Every so often a person emerges from the shadows of anonymity — a friend introduces you to her friend, or the person beside you strikes up a conversation, or some other happenstance. If the conversation remains casual, you perform the expected niceties and small talk that allow you to get from point A to point B as pleasantly as possible. Sometimes the conversation deepens and hooks your attention, but even then you usually don’t feel the need to apply much effort. You’re not invested in the outcome so you’re not self-conscious. And if the conversation is interrupted or ends awkwardly, you don’t mind. After a brief moment of familiarity, the person becomes a stranger once again.

But once in a while something peculiar happens. From this huge pool of unknown strangers and temporary connections, you meet someone with whom, for whatever reason, you want to have a better relationship. Maybe it’s a coworker you respect and you’d like reciprocation. Maybe it’s your future mother-in-law and you want her approval. Or maybe it’s just plain old physical attraction. Whatever the case, you care what that person thinks about you and how they act toward you. You’re invested in the outcome, so you’re compelled to make an effort. You decide, perhaps subconsciously, to try.


What if the person just isn’t giving you the time of day? What if they aren’t reciprocating your effort or your interest? Worst of all, what if it feels impossible to not care about someone who doesn’t seem to care about you? Depending on your disposition, you may feel inadequate or indignant. But when those feelings pass, you’re left in the agonizing position of figuring out what to do with all of your unrequited care. What’s worked for me, in relationships of all kinds, is a simple idea that was difficult to learn:

Meet in the middle.

If you give a relationship your best effort — if you go to “the middle” — then you’ve done your part. That’s all you can expect. If the other person doesn’t make an effort, knowing why isn’t as important as knowing that you tried. Now it’s their turn, and all you can do is wait, patiently, at the middle. But this isn’t a stop-your-world type of waiting. You’re not sitting there thinking about the person, emotionally invested in their actions. Your life goes on.


Just to be clear, here’s what I’m not saying: I’m not saying you should always wait for others to make the first move. (Take chances. Break the ice.) I’m not saying you should always expect something in return. (Give more than you get. You can scale back later.) I’m not saying that the solution to everything is compromise. (“The middle” is about relative effort, not dealmaking.) And I’m not saying you should give up on people easily. (To misquote John Lennon: Give people a chance.)

I am saying you should challenge your instincts.

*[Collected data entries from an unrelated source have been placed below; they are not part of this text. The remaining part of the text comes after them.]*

$ cat src/rtl/rle_record_fifo.sv
// Small record FIFO holding {bit, len} run records; head is taken straight from storage.
module rle_record_fifo
  import bit_rle_pkg::*;
#(
  parameter int LEN_W = LEN_W_DEFAULT,
  parameter int DEPTH = DEPTH_DEFAULT
) (
  input  logic             CLK,
  input  logic             ASYNCRESETN,
  input  logic             push,
  input  logic [LEN_W:0]   push_rec,
  input  logic             pop,
  output logic             full,
  output logic             empty,
  output logic [LEN_W:0]   head
);

  localparam int AW = (DEPTH > 1) ? $clog2(DEPTH) : 1;
  localparam logic [AW:0] FULL_CNT = (AW + 1)'(DEPTH);

  logic [LEN_W:0] mem_q [DEPTH];
  logic [LEN_W:0] mem_d [DEPTH];
  logic [AW-1:0]  rd_ptr_q, rd_ptr_d;
  logic [AW-1:0]  wr_ptr_q, wr_ptr_d;
  logic [AW:0]    count_q, count_d;
  logic           do_push, do_pop;

  assign full  = (count_q == FULL_CNT);
  assign empty = (count_q == '0);
  assign head  = empty ? '0 : mem_q[rd_ptr_q];

  // Next-state for storage, pointers and occupancy; push and pop may coincide.
  always_comb begin
    mem_d    = mem_q;
    rd_ptr_d = rd_ptr_q;
    wr_ptr_d = wr_ptr_q;
    count_d  = count_q;
    do_push  = push && !full;
    do_pop   = pop && !empty;
    if (do_push) begin
      mem_d[wr_ptr_q] = push_rec;
      wr_ptr_d        = wr_ptr_q + 1'b1;
    end
    if (do_pop) begin
      rd_ptr_d = rd_ptr_q + 1'b1;
    end
    case ({do_push, do_pop})
      2'b10:   count_d = count_q + 1'b1;
      2'b01:   count_d = count_q - 1'b1;
      default: count_d = count_q;
    endcase
  end

  // Storage and pointer registers; reset discards every queued record.
  always_ff @(posedge CLK or negedge ASYNCRESETN) begin
    if (!ASYNCRESETN) begin
      for (int i = 0; i < DEPTH; i++) begin
        mem_q[i] <= '0;
      end
      rd_ptr_q <= '0;
      wr_ptr_q <= '0;
      count_q  <= '0;
    end else begin
      mem_q    <= mem_d;
      rd_ptr_q <= rd_ptr_d;
      wr_ptr_q <= wr_ptr_d;
      count_q  <= count_d;
    end
  end

endmodule

$ cat src/rtl/bit_run_length_encoder.sv
// Run-length encoder for a 1-bit valid/ready stream; emits {bit, len} records via a FIFO.
module bit_run_length_encoder
  import bit_rle_pkg::*;
#(
  parameter int LEN_W = LEN_W_DEFAULT,
  parameter int DEPTH = DEPTH_DEFAULT
) (
  input  logic             CLK,
  input  logic             ASYNCRESETN,
  input  logic             I,
  input  logic             I_valid,
  input  logic             flush,
  output logic             I_ready,
  output logic             O_bit,
  output logic [LEN_W-1:0] O_len,
  output logic             O_valid,
  input  logic             O_ready
);

  localparam logic [LEN_W-1:0] LEN_MAX = LEN_W'(rle_len_max(LEN_W));
  localparam logic [LEN_W-1:0] LEN_ONE = LEN_W'(1);

  rle_state_t       state_q, state_d;
  logic             cur_bit_q, cur_bit_d;
  logic [LEN_W-1:0] len_q, len_d;

  logic             accept, fl;
  logic             push;
  logic             push_bit;
  logic [LEN_W-1:0] push_len;
  logic             fifo_full, fifo_empty;
  logic [LEN_W:0]   fifo_head;

  assign I_ready = !fifo_full;
  assign accept  = I_valid & I_ready;
  assign fl      = flush & I_ready;

  // Run tracking: extend, split on change or saturation, close on flush (one push max).
  always_comb begin
    state_d   = state_q;
    cur_bit_d = cur_bit_q;
    len_d     = len_q;
    push      = 1'b0;
    push_bit  = cur_bit_q;
    push_len  = len_q;
    case (state_q)
      IDLE: begin
        if (accept) begin
          cur_bit_d = I;
          if (fl) begin
            push     = 1'b1;
            push_bit = I;
            push_len = LEN_ONE;
            len_d    = '0;
          end else begin
            len_d   = LEN_ONE;
            state_d = RUN;
          end
        end
      end
      RUN: begin
        if (accept) begin
          if ((I != cur_bit_q) || (len_q == LEN_MAX)) begin
            // Old run closes here; a concurrent flush stays pending for a later cycle.
            push      = 1'b1;
            cur_bit_d = I;
            len_d     = LEN_ONE;
          end else if (fl) begin
            push     = 1'b1;
            push_len = len_q + LEN_ONE;
            len_d    = '0;
            state_d  = IDLE;
          end else begin
            len_d = len_q + LEN_ONE;
          end
        end else if (fl) begin
          push    = 1'b1;
          len_d   = '0;
          state_d = IDLE;
        end
      end
      default: state_d = IDLE;
    endcase
  end

  // FSM, current bit and length registers.
  always_ff @(posedge CLK or negedge ASYNCRESETN) begin
    if (!ASYNCRESETN) begin
      state_q   <= IDLE;
      cur_bit_q <= 1'b0;
      len_q     <= '0;
    end else begin
      state_q   <= state_d;
      cur_bit_q <= cur_bit_d;
      len_q     <= len_d;
    end
  end

  rle_record_fifo #(
    .LEN_W (LEN_W),
    .DEPTH (DEPTH)
  ) u_fifo (
    .CLK         (CLK),
    .ASYNCRESETN (ASYNCRESETN),
    .push        (push),
    .push_rec    ({push_bit, push_len}),
    .pop         (O_ready),
    .full        (fifo_full),
    .empty       (fifo_empty),
    .head        (fifo_head)
  );

  assign O_valid = !fifo_empty;
  assign O_bit   = fifo_head[LEN_W];
  assign O_len   = fifo_head[LEN_W-1:0];

endmodule
$ cat config.mk
export PLATFORM = sky130hd
export DESIGN_NAME = bit_run_length_encoder
export DESIGN_NICKNAME = d
export VERILOG_FILES = /design/src/rtl/bit_rle_pkg.sv /design/src/rtl/rle_record_fifo.sv /design/src/rtl/bit_run_length_encoder.sv
export SDC_FILE = /design/constraint.sdc
export NUM_CORES = 1
export LEC_CHECK = 0
export ABC_AREA = 0
export CELL_PAD_IN_SITES_DETAIL_PLACEMENT = 1
export CELL_PAD_IN_SITES_GLOBAL_PLACEMENT = 1
export CORE_ASPECT_RATIO = 1.2
export CORE_UTILIZATION = 45
export DETAILED_ROUTE_END_ITERATION = 10
export DONT_BUFFER_PORTS = 1
export PLACE_DENSITY_LB_ADDON = 0.1
export SLEW_MARGIN = 25
export SYNTH_ARGS = -nofsm -noshare
export SYNTH_HDL_FRONTEND = slang
export SYNTH_SLANG_ARGS = --single-unit
export TNS_END_PERCENT = 1
$ cat constraint.sdc
create_clock -name CLK -period 2.5 [get_ports CLK]
set_clock_uncertainty 0.2 [all_clocks]
set_input_delay 0.25 -clock CLK [delete_from_list [all_inputs] [get_ports CLK]]
set_output_delay 0.25 -clock CLK [all_outputs]
set_load 0.005 [all_outputs]
`config.mk`:
```
export PLATFORM = sky130hd
export DESIGN_NAME = unidade_controle_flat
export DESIGN_NICKNAME = d
export VERILOG_FILES = /design/src/rtl/uc_pkg.sv /design/src/rtl/unidade_controle_if.sv /design/src/rtl/uc_decoder.sv /design/src/rtl/unidade_controle.sv /design/src/flat_wrapper.sv
export SDC_FILE = /design/constraint.sdc
export NUM_CORES = 1
export LEC_CHECK = 0
export CORE_MARGIN = 2
export CORE_UTILIZATION = 48
export CTS_BUF_LIST = sky130_fd_sc_hd__clkbuf_16
export DETAILED_ROUTE_END_ITERATION = 6
export GPL_TIMING_DRIVEN = 0
export PLACE_DENSITY = 0.84
export SETUP_SLACK_MARGIN = 0.3
export SLEW_MARGIN = 0
export SYNTH_ARGS = -nofsm -noshare
export SYNTH_HDL_FRONTEND = slang
export SYNTH_SLANG_ARGS = --single-unit
```
`constraint.sdc`:
```
create_clock -name clk -period 4.2 [get_ports clk]
set_clock_uncertainty 0.05 [all_clocks]
set_input_delay 0.42 -clock clk [delete_from_list [all_inputs] [get_ports clk]]
set_output_delay 0.42 -clock clk [all_outputs]
set_load 0.02 [all_outputs]
```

And I am saying you should be selective about the people in whom you invest time and energy.

It’s tempting to go past the middle, overcompensating for another person’s lack of effort with too much effort on your part, especially when you want so much for a relationship to work. But chances are, the other person isn’t thinking about your relationship like you. Or perhaps they just don’t care as much as you. Instead of taking that personally, take it as a warning signal — a steady blinking yellow light — reminding you to pause and consider whether this person may be wrong for you, for now. The right people are those who, without having to try, care. And because they care, they try anyway.

In a way, while waiting at the middle for the other person to get there, they become a stranger again — one of the billions of people in the world whom you don’t yet care to know. Who knows: maybe, like strangers sometimes do, they’ll surprise you. But if they don’t, you’ll be too busy living your life to notice.